NEW YORK (Reuters) - Foreigners recovered an appetite for U.S. securities in November, boosting purchases of government debt, corporate bonds and equities after largely avoiding U.S. assets the prior month.
Overseas investors bought $52.3 billion in long-term U.S. assets in November, the most in three months. Revisions to previous data showed they were net sellers to the tune of $1 billion in October.
BNY Mellon currency strategist Michael Woolfolk called the turnaround “a very welcome development” and said it reflected a rebound in investor optimism at the end of an anxious year.
“We started the year worried about Europe, about China’s economy, about U.S. elections,” he said. “But the perfect storm did not materialize in the second half. We started seeing the glass as half full, and that is reflected in these numbers.”
Aggressive monetary stimulus from major central banks and record low interest rates also helped boost stock prices and prompted investors to reach for higher returns in the U.S. corporate bond market.
Foreigners bought a net $21.5 billion of U.S. equities in November, up from just $1.3 billion in October. Net inflows into corporate bonds totaled $10.9 billion, the highest in at least three years, from $3.9 billion the prior month.
Demand for U.S. Treasuries also doubled to $26.4 billion from a downwardly revised $12 billion in October, with all of the buying in November coming from private investors.
That was notable since some central banks, notably China‘s, have slowed their accumulation of Treasuries over the last year, making it more important for the United States to attract private capital in order to cover its trade deficit.
The inflow into long-term U.S. assets was enough to cover November’s trade gap for the first time since August, even though a surge in imports caused the trade deficit to widen unexpectedly to $48.73 billion.
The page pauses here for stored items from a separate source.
Source: an optimization exercise on an open RTL-to-GDS flow (aim: small area, a short achievable clock period and few clock cycles). Production flows keep margins and buffers that such runs may drop.
Only simulation tests tie the RTL to the original design; equivalence was not proved.
Power and IR drop assume default switching activity.

==> flow/design.v <==
module pae_divstep #(parameter S = 3) (
    input  wire [15:0]  r,
    input  wire [S-1:0] bits,
    input  wire [15:0]  d,
    output wire [15:0]  r_n,
    output wire [S-1:0] q
);
    wire [15:0] rr [0:S];
    assign rr[0] = r;
    genvar s;
    generate
        for (s = 0; s < S; s = s + 1) begin : g_s
            wire [16:0] t  = {rr[s], bits[S-1-s]};
            wire [17:0] t1 = {1'b0, t} - {2'b0, d};
            assign q[S-1-s] = !t1[17];
            assign rr[s+1]  = t1[17] ? t[15:0] : t1[15:0];
        end
    endgenerate
    assign r_n = rr[S];
endmodule
module pae_mulmod2 #(parameter S = 2, parameter W = 24) (
    input  wire [W-1:0] r,
    input  wire [S-1:0] b,
    input  wire [W+2:0] a0,      
    input  wire [W+2:0] a1,      
    input  wire [W+2:0] a2,      
    input  wire [W+2:0] n1,      
    input  wire [W+2:0] n2,      
    output wire [W-1:0] r_n,
    output wire [S-1:0] q_lo,
    output wire [S-1:0] q_hi
);
    wire [W-1:0] rr [0:S];
    assign rr[0] = r;
    genvar s;
    generate
        for (s = 0; s < S; s = s + 1) begin : g_s
            wire         bb = b[S-1-s];
            wire [W+2:0] tw = {2'b0, rr[s], 1'b0};
            wire [W+2:0] t0 = tw + (bb ? a0 : {(W+3){1'b0}});
            wire [W+2:0] t1 = tw + (bb ? a1 : n1);
            wire [W+2:0] t2 = tw + (bb ? a2 : n2);
            wire ge1 = !t1[W+2];
            wire ge2 = !t2[W+2];
            assign q_hi[S-1-s] = ge2;
            assign q_lo[S-1-s] = ge1 && !ge2;
            assign rr[s+1] = ge2 ? t2[W-1:0] : ge1 ? t1[W-1:0] : t0[W-1:0];
        end
    endgenerate
    assign r_n = rr[S];
endmodule
This design comes from an exercise in tuning for small area, a short achievable clock period and few clock cycles per item on the open sky130 flow, not from production work.
Only simulation tests tie the RTL to the original design; equivalence was not proved.
Power figures rest on the tool's default switching activity, not on a simulated workload.

$ cat design/flow/config.mk
export PLATFORM = sky130hd
export DESIGN_NAME = lpc1_cksum
export DESIGN_NICKNAME = lpc1_cksum
export VERILOG_FILES = /design/flow/design.v
export SDC_FILE = /design/flow/constraint.sdc
export NUM_CORES = 4
export LEC_CHECK = 0
export CAP_MARGIN = 20
export CORE_MARGIN = 2
export CORE_UTILIZATION = 40
export CTS_CLUSTER_DIAMETER = 100
export CTS_CLUSTER_SIZE = 25
export PLACE_DENSITY = 0.75
export SETUP_SLACK_MARGIN = 5
export SLEW_MARGIN = 20
export SYNTH_HIERARCHICAL = 1
export SYNTH_MEMORY_MAX_BITS = 8192
export SYNTH_MINIMUM_KEEP_SIZE = 0
export TNS_END_PERCENT = 0
$ cat design/flow/constraint.sdc
create_clock -name core_clock -period 8.0 [get_ports {clk}]
set_input_delay 1.6000 -clock core_clock [delete_from_list [all_inputs] [get_ports {clk}]]
set_output_delay 1.6000 -clock core_clock [all_outputs]
set_load 0.01 [all_outputs]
Failure to cover the trade deficit with foreign inflows puts increased pressure on the government to borrow from central banks that may not want to accumulate more Treasuries.
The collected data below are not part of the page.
Context: an optimization exercise on an open-source flow, tuned for small area, a short achievable clock period and few clock cycles per item. The choices shown serve that exercise and are no tape-out recipe. Where RTL was checked, it was by simulation tests only, not by an equivalence proof against the original. No functional check of the RTL was part of runs 1 to 4. No activity file was given, so power comes from the tool's default toggle rates.

<file path="flow/config.mk">
export PLATFORM = sky130hd
export DESIGN_NAME = ad983x_core
export DESIGN_NICKNAME = ad983x_core
export VERILOG_FILES = /design/flow/design.v
export SDC_FILE = /design/flow/constraint.sdc
export NUM_CORES = 4
export LEC_CHECK = 0
export CAP_MARGIN = 20
export CORE_MARGIN = 2
export CORE_UTILIZATION = 65
export CTS_BUF_LIST = sky130_fd_sc_hd__clkbuf_4 sky130_fd_sc_hd__clkbuf_8
export SLEW_MARGIN = 20
</file>
<file path="flow/constraint.sdc">
create_clock -name core_clock -period 10.0 [get_ports {clk}]
set_input_delay 2.0000 -clock core_clock [delete_from_list [all_inputs] [get_ports {clk}]]
set_output_delay 2.0000 -clock core_clock [all_outputs]
set_load 0.01 [all_outputs]
</file>
<file path="flow/design.v">
module ad983x_core (
    input  wire        clk,
    input  wire        rst,                 
    input  wire        cmd_valid,
    output reg         cmd_ready,
    input  wire [63:0] cmd,
    output reg         res_valid,
    output reg  [3:0]  res_code,
    output reg  [7:0]  res_err,
    output reg         sel_n,
    output reg         rst_line,
    output reg         xfer_req,
    output reg  [15:0] xfer_word,
    input  wire        xfer_ack,
    input  wire        xfer_fail,
    input  wire [7:0]  xfer_code
);
    localparam [3:0] R_OK        = 4'd0,
                     R_BAD_CH    = 4'd1,
                     R_BAD_SHAPE = 4'd2,
                     R_FREQ_OOR  = 4'd3,
                     R_XFER_ERR  = 4'd4,
                     R_ILLEGAL   = 4'd5,
                     R_NOT_INIT  = 4'd6,
                     R_BAD_REF   = 4'd7,
                     R_DESYNC    = 4'd8;
    localparam [3:0] OP_INIT = 4'h1, OP_FREQ = 4'h2, OP_FREQW = 4'h3,
                     OP_PHASE = 4'h4, OP_SIGN = 4'h5, OP_MODE = 4'h6,
                     OP_SLEEP = 4'h7, OP_WAVE = 4'h8, OP_RESET = 4'h9;
    reg        inited;
    reg        desync;
    reg [31:0] ref_hz;
    reg [5:0]  shb;                         
    wire [15:0] shadow = {7'd0, 1'b1, shb[5:1], 1'b0, shb[0], 1'b0};
    reg [3:0]  op;
    reg [1:0]  csel;                        
    reg        sel_hz;                      
    reg        rsv0;
    reg        z_hi;                        
    reg        z_mh;                        
    reg        z_ml;                        
    reg        z_lo;                        
    reg        neg;                         
    reg        pv;                          
    reg        fw1;                         
    reg        gap;                         
    reg        rcnt_on;                     
    reg [2:0]  rcnt;
    reg        is_init;
    reg        nw4;                         
    reg [1:0]  widx;
    reg        ch;
    reg [13:0] whi;                         
    reg [32:0] rem;                         
    reg [29:0] sq;                          
    reg [4:0]  dcnt;                        
    reg        ovf;                         
    reg        seen0;                       
    reg        dspec;                       
    reg        duse;                        
    always @(posedge clk) begin
        op     <= cmd[63:60];
        csel   <= cmd[53:52];
        sel_hz <= (cmd[59:54] == 6'd0);
        rsv0   <= (cmd[51:48] == 4'd0);
        z_hi   <= (cmd[47:32] == 16'd0);
        z_mh   <= (cmd[31:28] == 4'd0);
        z_ml   <= (cmd[27:12] == 16'd0);
        z_lo   <= (cmd[11:0] == 12'd0);
        neg    <= cmd[47];
    end
    wire sel0   = sel_hz && (csel == 2'd0);
    wire sel_h7 = sel_hz && !csel[1];
    wire d0     = z_hi && z_mh && z_ml && z_lo;
    reg well_formed;
    always @(*) begin
        case (op)
            OP_INIT:  well_formed = sel0 && rsv0 && z_hi;
            OP_FREQ:  well_formed = rsv0;
            OP_FREQW: well_formed = rsv0;
            OP_PHASE: well_formed = rsv0 && z_hi && z_mh && z_ml;
            OP_SIGN:  well_formed = sel_hz && rsv0 && d0;
            OP_MODE:  well_formed = sel_h7 && rsv0 && d0;
            OP_SLEEP: well_formed = sel_hz && rsv0 && d0;
            OP_WAVE:  well_formed = rsv0 && d0;
            OP_RESET: well_formed = sel0 && rsv0 && d0;
            default:  well_formed = 1'b0;
        endcase
    end
    reg        refuse;
    reg [3:0]  rcode;
    always @(*) begin
        refuse = 1'b1;
        rcode  = R_OK;
        if (!well_formed)
            rcode = R_ILLEGAL;
        else if (op == OP_INIT) begin
            if (z_mh && z_ml && z_lo) rcode = R_BAD_REF;
            else refuse = 1'b0;
        end
        else if (!inited) rcode = R_NOT_INIT;
        else if (desync)  rcode = R_DESYNC;
        else if ((op == OP_FREQ || op == OP_FREQW || op == OP_PHASE) && !sel_h7)
            rcode = R_BAD_CH;
        else if (op == OP_WAVE && (!sel_hz || csel == 2'd3))
            rcode = R_BAD_SHAPE;
        else if (op == OP_FREQ && neg)
            rcode = R_FREQ_OOR;
        else if (op == OP_FREQW && !(z_hi && z_mh))
            rcode = R_FREQ_OOR;
        else
            refuse = 1'b0;
    end
    reg [5:0] shb_new;
    always @(*) begin
        shb_new = shb;
        case (op)
            OP_SIGN: case (csel)
                2'd0: shb_new[3:1] = 3'b000;
                2'd1: shb_new[3:1] = 3'b101;
                2'd2: shb_new[3:1] = 3'b100;
                default: shb_new[3:1] = 3'b111;
            endcase
            OP_MODE:  shb_new[0] = csel[0];
            OP_SLEEP: shb_new[5:4] = csel;
            default: case (csel)            
                2'd0: begin shb_new[3:1] = 3'b000; shb_new[0] = 1'b0; end
                2'd1: begin shb_new[3:1] = 3'b000; shb_new[0] = 1'b1; end
                default: begin shb_new[3:1] = 3'b111; shb_new[0] = 1'b0; end
            endcase
        endcase
    end
    wire [15:0] sh_new = {7'd0, 1'b1, shb_new[5:1], 1'b0, shb_new[0], 1'b0};
    wire accept = cmd_valid && cmd_ready;
    wire exec   = accept && !refuse;
    wire dload = cmd_valid && !dspec && !duse && (cmd_ready || cmd[63:60] == OP_FREQ);
    wire dfmtw = cmd_ready && op == OP_FREQW;
    wire ddone = (dcnt == 5'd30);
    wire [34:0] tt    = {rem, sq[29], 1'b1} + {{2'b00, ref_hz} ^ {34{!rem[32]}}, !rem[32]};
    wire [32:0] rem_n = tt[33:1];
    wire        qbit  = !tt[33];
    wire [27:0] fword = sq[28:1] + {27'd0, sq[0]};
    wire [15:0] ftag  = ch ? 16'h8000 : 16'h4000;
    always @(posedge clk) begin
        rem <= dload ? {3'b000, cmd[46:17]} : rem_n;
        if (dload) begin
            if (dfmtw) begin
                sq   <= {1'b0, cmd[27:0], 1'b0};
                dcnt <= 5'd30;
            end else begin
                sq   <= {cmd[16:0], 13'd0};
                dcnt <= 5'd0;
            end
            ovf   <= 1'b0;
            seen0 <= 1'b0;
        end else if (!ddone) begin
            sq   <= {sq[28:0], qbit};
            dcnt <= dcnt + 5'd1;
            if (dcnt == 5'd0) ovf <= qbit;
            else if (!qbit)   seen0 <= 1'b1;
        end
    end
    wire idle = !(rcnt_on || fw1 || xfer_req || gap);
    reg  idle_nx;
    always @(*) begin
        idle_nx = idle;
        if (accept) idle_nx = refuse;
        if (rcnt_on && rcnt == 3'd7 && !is_init) idle_nx = 1'b1;
        if (fw1 && (ovf || (ddone && !seen0))) idle_nx = 1'b1;
        if (xfer_req && xfer_ack && (xfer_fail || !nw4 || widx == 2'd3)) idle_nx = 1'b1;
    end
    always @(posedge clk) begin
        res_err <= (xfer_req && xfer_ack && xfer_fail) ? xfer_code : 8'd0;
        if (rst) begin
            pv        <= 1'b0;
            cmd_ready <= 1'b0;
            res_valid <= 1'b0;
            res_code  <= R_OK;
            sel_n     <= 1'b1;
            rst_line  <= 1'b0;
            xfer_req  <= 1'b0;
            inited    <= 1'b0;
            desync    <= 1'b0;
            fw1       <= 1'b0;
            gap       <= 1'b0;
            rcnt_on   <= 1'b0;
            dspec     <= 1'b0;
            duse      <= 1'b0;
        end else begin
            pv        <= cmd_valid && !accept;
            cmd_ready <= idle_nx && cmd_valid && !accept;
            res_valid <= 1'b0;
            if (dload && !accept)
                dspec <= 1'b1;
            if (accept) begin
                dspec     <= 1'b0;
                res_valid <= refuse;
                res_code  <= rcode;
                widx      <= 2'd0;
                ch        <= csel[0];
                is_init   <= (op == OP_INIT);
                nw4       <= (op == OP_FREQ) || (op == OP_FREQW);
                rcnt      <= 3'd0;
                case (op)
                    OP_INIT:            xfer_word <= 16'h0100;
                    OP_FREQ, OP_FREQW:  xfer_word <= shadow | 16'h2000;
                    OP_PHASE:           xfer_word <= {2'b11, csel[0], 1'b0, cmd[11:0]};
                    default:            xfer_word <= sh_new;
                endcase
                if (!refuse) begin
                    case (op)
                        OP_INIT: begin
                            ref_hz    <= cmd[31:0];
                            shb       <= 6'd0;
                            inited    <= 1'b1;
                            desync    <= 1'b0;
                            rst_line  <= 1'b1;
                            rcnt_on   <= 1'b1;
                        end
                        OP_RESET: begin
                            rst_line <= 1'b1;
                            rcnt_on  <= 1'b1;
                        end
                        OP_FREQ: begin
                            duse      <= 1'b1;
                            fw1       <= 1'b1;
                        end
                        OP_FREQW: begin
                            duse      <= 1'b1;
                            sel_n     <= 1'b0;
                            xfer_req  <= 1'b1;
                        end
                        OP_PHASE: begin
                            sel_n     <= 1'b0;
                            xfer_req  <= 1'b1;
                        end
                        default: begin      
                            shb       <= shb_new;
                            sel_n     <= 1'b0;
                            xfer_req  <= 1'b1;
                        end
                    endcase
                end
            end
            if (rcnt_on) begin
                rcnt <= rcnt + 3'd1;
                if (rcnt == 3'd7) begin
                    rcnt_on  <= 1'b0;
                    rst_line <= 1'b0;
                    if (is_init) begin
                        sel_n    <= 1'b0;
                        xfer_req <= 1'b1;
                    end else begin
                        res_valid <= 1'b1;
                        res_code  <= R_OK;
                    end
                end
            end
            if (fw1) begin
                if (ovf || (ddone && !seen0)) begin
                    fw1       <= 1'b0;
                    duse      <= 1'b0;
                    res_valid <= 1'b1;
                    res_code  <= R_FREQ_OOR;
                end else if (seen0) begin
                    fw1      <= 1'b0;
                    sel_n    <= 1'b0;
                    xfer_req <= 1'b1;
                end
            end
            if (xfer_req && xfer_ack) begin
                sel_n    <= 1'b1;
                xfer_req <= 1'b0;
                if (xfer_fail) begin
                    duse      <= 1'b0;
                    res_valid <= 1'b1;
                    res_code  <= R_XFER_ERR;
                    if (is_init) inited <= 1'b0;
                    else         desync <= 1'b1;
                end else if (!nw4 || widx == 2'd3) begin
                    res_valid <= 1'b1;
                    res_code  <= R_OK;
                end else begin
                    gap  <= 1'b1;
                    widx <= widx + 2'd1;
                end
            end
            if (gap) begin
                case (widx)
                    2'd1: if (ddone) begin
                        gap       <= 1'b0;
                        duse      <= 1'b0;
                        whi       <= fword[27:14];
                        sel_n     <= 1'b0;
                        xfer_req  <= 1'b1;
                        xfer_word <= ftag | {2'b00, fword[13:0]};
                    end
                    2'd2: begin
                        gap       <= 1'b0;
                        sel_n     <= 1'b0;
                        xfer_req  <= 1'b1;
                        xfer_word <= ftag | {2'b00, whi};
                    end
                    default: begin
                        gap       <= 1'b0;
                        sel_n     <= 1'b0;
                        xfer_req  <= 1'b1;
                        xfer_word <= shadow;
                    end
                endcase
            end
        end
    end
endmodule
</file>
China, the largest foreign U.S. creditor, added just $200 million to its Treasury holdings in November, which totaled $1.170 trillion.
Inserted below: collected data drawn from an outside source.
From an optimization exercise on the open Yosys and OpenROAD flow, aimed at small area and a short achievable clock period; shortcuts taken in it are not production practice. At most, simulation tests tie the RTL to the original design; equivalence was not proved. Power figures rest on the tool's default switching activity, not on a simulated workload.

==> run a: inputs <==
## zre_mono
module zre_mono (
    input  wire        clk,
    input  wire        rst,
    input  wire        start,
    input  wire [6:0]  black,
    input  wire        skip,
    input  wire [15:0] width,
    input  wire        pix_valid,
    input  wire [7:0]  pix_r,
    input  wire [7:0]  pix_g,
    input  wire [7:0]  pix_b,
    input  wire [7:0]  pix_a,
    input  wire        pix_last,
    output reg         dark_valid,
    output reg         dark,
    output reg         res_valid,
    output wire        res_err,
    output reg  [15:0] box_x,
    output reg  [15:0] box_y,
    output reg  [15:0] box_w,
    output reg  [15:0] box_h
);
    reg  [6:0]  cfg_p;
    reg         cfg_err;
    reg         cfg_skip;
    reg  [15:0] cfg_w;
    always @(posedge clk) begin
        if (start) begin
            cfg_p    <= (black == 7'd0) ? 7'd50 : black;
            cfg_err  <= (black > 7'd99);
            cfg_skip <= skip;
            cfg_w    <= width;
        end
    end
    wire [6:0] cfg_pn = ~cfg_p;
    assign res_err = cfg_err;
    reg        s0_v, s0_last;
  ...
export LEC_CHECK = 0
export CAP_MARGIN = 20
export CORE_MARGIN = 2
export CORE_UTILIZATION = 40
export PLACE_DENSITY = 0.6
export SLEW_MARGIN = 20
export SYNTH_HIERARCHICAL = 1
export SYNTH_MINIMUM_KEEP_SIZE = 0
create_clock -name core_clock -period 13.0 [get_ports {clk}]
standard.sh (not shown) runs the stock make flow with config.mk's settings and CLKGATE_MAP_FILE= SYNTH_SCRIPT=/design/flow/synth_recipe.tcl, a recipe that flattens the netlist after the stock synthesis.
==> flow/flow/run.sh <==
#!/bin/bash
# Standard ORFS flow (the standard.sh): synthesis unchanged, then the
# layout with the ports buffered by buf_1 cells and setup repair aimed at a
# slack margin of 0 ns. Each step's output goes to its own log file here.
set -e
bash standard.sh synth > synth.log 2>&1
bash standard.sh "BUFFER_PORTS_ARGS=-buffer_cell sky130_fd_sc_hd__buf_1" SETUP_SLACK_MARGIN=0  finish > layout.log 2>&1
==> inputs of run b, as changes to run a <==
==> flow/flow/run.sh (replaced) <==
#!/bin/bash
# Standard ORFS flow (the standard.sh): synthesis unchanged, then the
# layout with the ports buffered by buf_1 cells and setup repair aimed at a
# slack margin of 9.0 ns. Each step's output goes to its own log file here.
set -e
bash standard.sh synth > synth.log 2>&1
bash standard.sh "BUFFER_PORTS_ARGS=-buffer_cell sky130_fd_sc_hd__buf_1" SETUP_SLACK_MARGIN=9.0  finish > layout.log 2>&1
==> notes.md <==
| item | run b | run a |
|---|---|---|
| CP Depth | 16 | 14 |
| Sw frac | 0.4839 | 0.4843 |
| Result of the run | timing/DRC/antenna clean | timing/DRC/antenna clean |
| Vias | 10272 | 10145 |
| Number of nets in the final layout | 1822 | 1808 |
| R2r setup slk | 9080 ps | 8600 ps |
| DRC marker count from the first detailed-route iteration | 696 | 699 |
| Post-Place Setup Slack | 8396 ps | 8325 ps |
| Sequential share of cell area | 0.2743 | 0.2757 |
| CLK BUF | 18 | 17 |
| Fin util | 0.4557 | 0.4471 |
| Fraction of layout instances using a drive strength above 1 | 0.08673 | 0.05341 |
| Number of placed cells counting well taps | 1971 | 1970 |
| Critical Path Max Stage Delay | 590 ps | 810 ps |
| Layout buffer count excluding clock buffers | 146 | 132 |
| First-pass GRT wire length | 55230 um | 54480 um |
| Met2 wire length | 15110 um | 14860 um |
| IR Drop Worst-Case VDD | 364.9 uV | 327.9 uV |
| Multi-input gate area | 0.008911 sq mm | 0.008805 sq mm |
| Met2 track demand over resource | 0.3084 | 0.3059 |
| Largest net degree at the start of global routing | 65 | 63 |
Japan, the second largest foreign U.S. creditor, also saw its pace of Treasury purchases slow in November, a month when the yen lost more than 3 percent against the dollar. Japan held $1.133 trillion in November, from $1.132 trillion in October.
TD Securities strategists said private demand for Treasuries likely reflected a shift away from bonds issued by the largest U.S. mortgage financing agencies.
The latter saw a surge in demand in September after the Federal Reserve said it would start buying $40 billion in mortgage-backed bonds per month, a program known as QE3.
Foreigners bought just $2.7 billion of agency debt in November, the smallest amount since June, after buying $17.8 billion in September and $8.2 billion in October.
Including short-dated assets such as bills, overseas demand totaled $27.8 billion, reversing the prior month’s $58.9 billion outflow.